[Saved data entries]
[src/rtl/cattr_pkg.sv]
package cattr_pkg;

    typedef enum logic [1:0] {
        REQ_LOAD  = 2'd0,
        REQ_STORE = 2'd1,
        REQ_SYNC  = 2'd2,
        REQ_ORDER = 2'd3
    } req_op_e;

    typedef enum logic [1:0] {
        BUS_READ     = 2'd0,
        BUS_WRITE    = 2'd1,
        BUS_FILL     = 2'd2,
        BUS_COPYBACK = 2'd3
    } bus_op_e;

    typedef struct packed {
        logic wt;   // write-through
        logic ci;   // cache inhibited
        logic coh;  // coherence required
        logic grd;  // guarded
    } attr_t;

    localparam logic [3:0] ATTR_UNTRANSLATED = 4'b0011;

    typedef enum logic [2:0] {
        ST_IDLE,
        ST_FLUSH,
        ST_SINGLE,
        ST_COPYBACK,
        ST_FILL
    } ctl_state_e;

endpackage

[src/rtl/cattr_resolve.sv]
module cattr_resolve
    import cattr_pkg::*;
(
    input  logic       xlate_on,
    input  logic [3:0] wimg_in,
    output attr_t      attr
);
    always_comb begin
        attr = xlate_on ? attr_t'(wimg_in) : attr_t'(ATTR_UNTRANSLATED);
    end
endmodule

[src/rtl/cattr_mergebuf.sv]
module cattr_mergebuf
    import cattr_pkg::*;
#(
    parameter int AW  = 32,
    parameter int DW  = 64,
    parameter int TMO = 16
) (
    input  logic                    clk,
    input  logic                    rst_n,
    input  logic                    wr_en,
    input  logic                    clr,
    input  logic                    idle_tick,
    input  logic [AW-$clog2(DW/8)-1:0] in_dword,
    input  logic [DW-1:0]           in_data,
    input  logic [DW/8-1:0]         in_be,
    input  attr_t                   in_attr,
    output logic                    vld,
    output logic [AW-$clog2(DW/8)-1:0] out_dword,
    output logic [DW-1:0]           out_data,
    output logic [DW/8-1:0]         out_be,
    output attr_t                   out_attr,
    output logic                    match,
    output logic                    expired
);
    localparam int BE = DW / 8;
    localparam int OFS = $clog2(BE);
    localparam int TW = $clog2(TMO + 1);

    typedef struct packed {
        logic              vld;
        logic [AW-OFS-1:0] dword;
        logic [DW-1:0]     data;
        logic [BE-1:0]     be;
        attr_t             attr;
        logic [TW-1:0]     cnt;
    } mb_s;

    mb_s mb_q, mb_d;

    always_comb begin
        mb_d    = mb_q;
        match   = mb_q.vld && (mb_q.dword == in_dword) && (mb_q.attr == in_attr);
        expired = mb_q.vld && (mb_q.cnt == TW'(TMO - 1));
        if (clr) begin
            mb_d.vld = 1'b0;
            mb_d.be  = '0;
            mb_d.cnt = '0;
        end else if (wr_en) begin
            for (int b = 0; b < BE; b++) begin
                if (in_be[b]) begin
                    mb_d.data[8*b +: 8] = in_data[8*b +: 8];
                end
            end
            mb_d.be    = (mb_q.vld ? mb_q.be : '0) | in_be;
            mb_d.vld   = 1'b1;
            mb_d.dword = in_dword;
            mb_d.attr  = in_attr;
            mb_d.cnt   = '0;
        end else if (idle_tick && mb_q.vld && !expired) begin
            mb_d.cnt = mb_q.cnt + TW'(1);
        end
    end

    always_ff @(posedge clk or negedge rst_n) begin
        if (!rst_n) begin
            mb_q <= '0;
        end else begin
            mb_q <= mb_d;
        end
    end

    assign vld       = mb_q.vld;
    assign out_dword = mb_q.dword;
    assign out_data  = mb_q.data;
    assign out_be    = mb_q.be;
    assign out_attr  = mb_q.attr;
endmodule

[src/rtl/cache_attr_ctrl.sv]
module cache_attr_ctrl
    import cattr_pkg::*;
#(
    parameter int AW         = 32,
    parameter int DW         = 64,
    parameter int LINE_BYTES = 32,
    parameter int TMO        = 16
) (
    input  logic            clk,
    input  logic            rst_n,
    input  logic            req_valid,
    output logic            req_ready,
    input  logic [1:0]      req_op,
    input  logic [AW-1:0]   req_addr,
    input  logic [DW-1:0]   req_data,
    input  logic [DW/8-1:0] req_be,
    input  logic [3:0]      req_wimg,
    input  logic            req_xlate,
    input  logic            cache_hit,
    input  logic            cache_dirty,
    input  logic [AW-1:0]   victim_addr,
    output logic            cache_upd,
    output logic            cache_alloc,
    output logic            attr_err,
    output logic            bus_valid,
    input  logic            bus_ready,
    output logic [1:0]      bus_op,
    output logic [AW-1:0]   bus_addr,
    output logic [DW-1:0]   bus_data,
    output logic [DW/8-1:0] bus_be,
    output logic [3:0]      bus_attr
);
    localparam int BE   = DW / 8;
    localparam int OFS  = $clog2(BE);
    localparam int LOFS = $clog2(LINE_BYTES);

    typedef struct packed {
        ctl_state_e state;
    } ctl_s;

    ctl_s    ctl_q, ctl_d;
    attr_t   eff;
    req_op_e op;
    bus_op_e bop;
    logic    is_store;

    logic              mb_wr, mb_clr, idle_tick;
    logic              mb_vld, mb_match, mb_expired;
    logic [AW-OFS-1:0] mb_dword;
    logic [DW-1:0]     mb_data;
    logic [BE-1:0]     mb_be;
    attr_t             mb_attr;

    cattr_resolve i_resolve (
        .xlate_on (req_xlate),
        .wimg_in  (req_wimg),
        .attr     (eff)
    );

    cattr_mergebuf #(.AW(AW), .DW(DW), .TMO(TMO)) i_mergebuf (
        .clk       (clk),
        .rst_n     (rst_n),
        .wr_en     (mb_wr),
        .clr       (mb_clr),
        .idle_tick (idle_tick),
        .in_dword  (req_addr[AW-1:OFS]),
        .in_data   (req_data),
        .in_be     (req_be),
        .in_attr   (eff),
        .vld       (mb_vld),
        .out_dword (mb_dword),
        .out_data  (mb_data),
        .out_be    (mb_be),
        .out_attr  (mb_attr),
        .match     (mb_match),
        .expired   (mb_expired)
    );

    assign op       = req_op_e'(req_op);
    assign is_store = (op == REQ_STORE);

    always_comb begin
        ctl_d       = ctl_q;
        req_ready   = 1'b0;
        cache_upd   = 1'b0;
        cache_alloc = 1'b0;
        attr_err    = 1'b0;
        mb_wr       = 1'b0;
        mb_clr      = 1'b0;
        idle_tick   = 1'b0;
        bus_valid   = 1'b0;
        bop         = BUS_READ;
        bus_addr    = '0;
        bus_data    = '0;
        bus_be      = '0;
        bus_attr    = '0;

        case (ctl_q.state)
            ST_IDLE: begin
                if (!req_valid) begin
                    idle_tick = 1'b1;
                    if (mb_expired) ctl_d.state = ST_FLUSH;
                end else begin
                    case (op)
                        REQ_LOAD: begin
                            if (mb_vld)         ctl_d.state = ST_FLUSH;
                            else if (eff.ci)    ctl_d.state = ST_SINGLE;
                            else if (cache_hit) req_ready   = 1'b1;
                            else ctl_d.state = cache_dirty ? ST_COPYBACK : ST_FILL;
                        end
                        REQ_STORE: begin
                            if (eff.ci) begin
                                if (!mb_vld || mb_match) begin
                                    req_ready = 1'b1;
                                    mb_wr     = 1'b1;
                                    attr_err  = cache_hit;
                                end else begin
                                    ctl_d.state = ST_FLUSH;
                                end
                            end else if (mb_vld) begin
                                ctl_d.state = ST_FLUSH;
                            end else if (eff.wt) begin
                                ctl_d.state = ST_SINGLE;
                            end else if (cache_hit) begin
                                req_ready = 1'b1;
                                cache_upd = 1'b1;
                            end else begin
                                ctl_d.state = cache_dirty ? ST_COPYBACK : ST_FILL;
                            end
                        end
                        REQ_SYNC: begin
                            if (mb_vld) ctl_d.state = ST_FLUSH;
                            else        req_ready   = 1'b1;
                        end
                        default: begin
                            if (mb_vld && mb_attr.grd) ctl_d.state = ST_FLUSH;
                            else                       req_ready   = 1'b1;
                        end
                    endcase
                end
            end
            ST_FLUSH: begin
                bus_valid = 1'b1;
                bop       = BUS_WRITE;
                bus_addr  = {mb_dword, {OFS{1'b0}}};
                bus_data  = mb_data;
                bus_be    = mb_be;
                bus_attr  = mb_attr;
                if (bus_ready) begin
                    mb_clr      = 1'b1;
                    ctl_d.state = ST_IDLE;
                end
            end
            ST_SINGLE: begin
                bus_valid = 1'b1;
                bop       = is_store ? BUS_WRITE : BUS_READ;
                bus_addr  = req_addr;
                bus_data  = is_store ? req_data : '0;
                bus_be    = req_be;
                bus_attr  = eff;
                if (bus_ready) begin
                    req_ready   = 1'b1;
                    cache_upd   = is_store && cache_hit && !eff.ci;
                    attr_err    = eff.ci && cache_hit;
                    ctl_d.state = ST_IDLE;
                end
            end
            ST_COPYBACK: begin
                bus_valid = 1'b1;
                bop       = BUS_COPYBACK;
                bus_addr  = victim_addr;
                bus_be    = '1;
                bus_attr  = eff;
                if (bus_ready) ctl_d.state = ST_FILL;
            end
            ST_FILL: begin
                bus_valid = 1'b1;
                bop       = BUS_FILL;
                bus_addr  = {req_addr[AW-1:LOFS], {LOFS{1'b0}}};
                bus_be    = '1;
                bus_attr  = eff;
                if (bus_ready) begin
                    req_ready   = 1'b1;
                    cache_alloc = 1'b1;
                    cache_upd   = is_store;
                    ctl_d.state = ST_IDLE;
                end
            end
            default: ctl_d.state = ST_IDLE;
        endcase
    end

    always_ff @(posedge clk or negedge rst_n) begin
        if (!rst_n) begin
            ctl_q.state <= ST_IDLE;
        end else begin
            ctl_q <= ctl_d;
        end
    end

    assign bus_op = bop;
endmodule

[config.mk]
export PLATFORM = sky130hd
export DESIGN_NAME = cache_attr_ctrl
export DESIGN_NICKNAME = d
export VERILOG_FILES = /design/src/rtl/cattr_pkg.sv /design/src/rtl/cattr_resolve.sv /design/src/rtl/cattr_mergebuf.sv /design/src/rtl/cache_attr_ctrl.sv
export SDC_FILE = /design/constraint.sdc
export NUM_CORES = 1
export LEC_CHECK = 0
export ABC_CLOCK_PERIOD_IN_PS = 4800
export BUFFER_PORTS_ARGS = -buffer_cell sky130_fd_sc_hd__buf_4
export CAP_MARGIN = 20
export CORE_UTILIZATION = 55
export CTS_BUF_LIST = sky130_fd_sc_hd__clkbuf_4
export CTS_CLUSTER_DIAMETER = 30
export DETAILED_ROUTE_END_ITERATION = 7
export PLACE_DENSITY_LB_ADDON = 0.1
export REMOVE_ABC_BUFFERS = 1
export SLEW_MARGIN = 40
export SYNTH_ARGS = -nofsm -noshare
export SYNTH_HDL_FRONTEND = slang
export SYNTH_SLANG_ARGS = --single-unit
[constraint.sdc]
create_clock -name clk -period 4.8 [get_ports clk]
set_input_delay 0.72 -clock clk [delete_from_list [all_inputs] [get_ports clk]]
set_output_delay 0.72 -clock clk [all_outputs]
set_load 0.005 [all_outputs]
==> impl_metrics.toml <==
[floorplan]
die_y_um = 115
core-area_um2 = 12200
initial_utilization = 0.576
dieArea_um2 = 13200
rows = 40
io-pin-count = 264
die-width_um = 115

[worst_setup_path]
critPathKind = "reg2out"
path_max_fanout = 63
r2r-end = "i_mergebuf.out_dword[2]"
end_kind = "output port"
crit_arrival_ns = 3.23
r2r-start = "ctl_q[1]"
required_ns = 4.08
reg2reg_slack_ns = 1.90
reg2reg_depth = 7
cp-start-kind = "flip-flop"

[logic_synthesis]
async_flop_share = 1.00
synth_cell_type_count = 53
syn_inst = 659
syn-cell-area_um2 = 7030
synth_seq_cells = 114
synth_top_area_frac = 0.406
yosys.area.top_type = "dfrtp_1"
yosysWarnings = 0
synth_ff_type = "dfrtp_1"
avgSynthCellArea_um2 = 10.7
synth_enable_flop_cells = 0
yosysSeqAreaShare = 0.406
synth.area.top_cells = "dfrtp_1, mux2_2, a22o_1, mux2_4, a22oi_1"

[sta]
fin_ws_ns = 0.851
slew-limit-headroom = 0.485
post-route-min-period_ns = 3.95
rsz0062_at_grt = "no"
worst_pin_slew_ns = 0.772
timing.fmax_mhz = 253
skew_ns = 0.0181
finalSetupViolations = 0
post-route-period-util = 0.823
hold_viol = 0
final_max_slew_viol_count = 0

[drt]
via_per_inst = 5.95
drt-pass1-iter-count = 5
vias = 6449
wire_per_inst_um = 18.6
drt_iter0_drc = 412
drcViolationCount = 0
detail-route-antenna-nets = 0
drt-total-wl_um = 20200

[layout]
syn_to_final_growth_pct = 34.0
design_area_um2 = 9420
multiInputGateArea_um2 = 3940
fillCellCount = 886
layout-drive-gt1-share = 0.491
regArea_um2 = 2860
nets = 1053
diodes = 0
final_cells = 1083

[clock_tree]
hold_buffers = 0
ctsResizeCount = 0
numCtsBuffers = 17
clock_path_buffers = 2
h-tree-depth = 4
clock_latency_ns = 0.55
root_buffer = "clkbuf_4"
cts_tree = "built"
clkSlewWorstSetupHoldPaths_ns = 0.11
post_cts_buffers = 0
clock-sinks = 114

[placed_design]
place.gp.congestion = 0.875
post-dp-hpwl_um = 14500
placed_cells = 1051
post-place-ws_ns = 1.13
portBuffers = 263
place_area_um2 = 9120

[hold_path]
hold_class = "in2async"

[power_and_ir_drop]
power_density_nw_per_um2 = 509
peakVddDrop_v = 0.000307
p_leak_nw = 4.63

[global_route]
track_usage = 0.316
antenna_found_initial = 0
grt_max_degree = 77
grt_pass1_vias = 6527
overflow = 0
grt_pass1_wl_um = 32300

[outcome]
status = "finished, final reports clean"

[job]
max-cap-violations = 0
-- worst max path at each step --
stage	from	to	slack (ns)	depth (start not counted)
floorplan	ctl_q[1]	bus_data[0]	-1.17	3
global placement	req_addr[31]	attr_err	1.22	8
detailed placement	req_addr[24]	attr_err	1.13	9
CTS	ctl_q[0]	bus_data[63]	0.83	6
global route	ctl_q[0]	bus_data[63]	0.61	6
finish	ctl_q[0]	bus_data[63]	0.85	6
-- cells by family after synthesis --
kind of cell | Yosys count | synth area share
AND/OR/NAND/NOR | 121 | 0.0844
flip-flops | 114 | 0.406
AO/OA/AOI/OAI | 200 | 0.206
buffers and inverters | 59 | 0.0376
XOR/XNOR | 35 | 0.0436
adder cells (fa/ha/maj) | 2 | 0.00356
multiplexers | 128 | 0.219
-- report_power, final --
group / switching, mW / internal, mW / total, mW
registers: 0.284 / 1.32 / 1.61
logic: 1.10 / 1.33 / 2.43
clock network: 0.392 / 0.364 / 0.757
-- flip-flops by register name, summed over array words and instances (netlist names) --
name                  cells
i_mergebuf.out_dword     29
i_mergebuf.out_be         8
i_mergebuf.mb_q           5
i_mergebuf.out_attr       4
ctl_q                     3
i_mergebuf.vld            1
i_mergebuf.out_data      64
-- final cells by class --
type	count	area share
well taps	168	0.0223
flip-flops and latches	114	0.303
repair buffers	274	0.221
clock buffers	18	0.0143
clock inverters	14	0.0173
inverters	9	0.00359
multi-input cells	486	0.419
-- cell usage after synthesis (all sizes together) (5+ instances only) --
cell and count:
mux2i 5, a21oi 19, nor2b 5, nand4 7, nor4 7, o21a 8, dfrtp 114, nor3 11
o21ai 54, xnor2 18, nor2 15, nand2 59, clkbuf 39, inv 9, xor2 17, a22o 64
buf 11, a22oi 32, mux2 123
-- worst max-delay path, cell delays in order, from the launching register on --
cell,delay (ns)
dfrtp_2,0.40
buf_4,0.62
nor2b_2,0.28
and2_2,0.66
buf_4,0.37
a22o_1,0.21
buf_4,0.12
-- layer usage --
layer,vias to the layer above,routed length (um),track usage
li1,2948,-,-
met5,-,0,0
met1,3174,7700,0.376
met2,281,10200,0.531
met4,0,561,0.120
met3,46,1700,0.105
-- placed cells by master (no fill, tap or decap), types with 4 or more instances in the layout --
| cell type | netlist | final |
|---|---|---|
| a21oi_1 | 19 | 19 |
| a22o_1 | 64 | 64 |
| a22oi_1 | 32 | 32 |
| a32oi_1 | 4 | 4 |
| buf_4 | 3 | 272 |
| clkbuf_4 | 0 | 18 |
| dfrtp_1 | 114 | 112 |
| inv_1 | 9 | 9 |
| mux2_2 | 96 | 96 |
| mux2_4 | 27 | 27 |
| mux2i_1 | 5 | 5 |
| nand2_1 | 59 | 59 |
| nand2b_1 | 4 | 4 |
| nand4_1 | 7 | 7 |
| nor2_1 | 14 | 13 |
| nor2b_1 | 5 | 4 |
| nor3_1 | 9 | 8 |
| nor4_1 | 6 | 6 |
| o21a_1 | 8 | 8 |
| o21ai_0 | 46 | 46 |
| o21ai_2 | 7 | 7 |
| o22ai_1 | 4 | 4 |
| xnor2_1 | 18 | 18 |
| xor2_1 | 17 | 17 |
-- stage by stage --
step	setup TNS [ns]	power (mW)	hold WS, ns	util
finish	0	4.79	0.155	0.771
global route	0	5.11	0.164	0.771
CTS	0	4.81	0.176	0.771
detailed placement	0	4.04	0.457	0.747
global placement	0	3.94	0.450	0.744
floorplan	-74.90	2.93	0.424	-
Power figures use the tool's default switching activity.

▶ _Work instruction_
Your answer should be a single number: the count of lines in the data that include the word "start".

▶ _Answer section_
3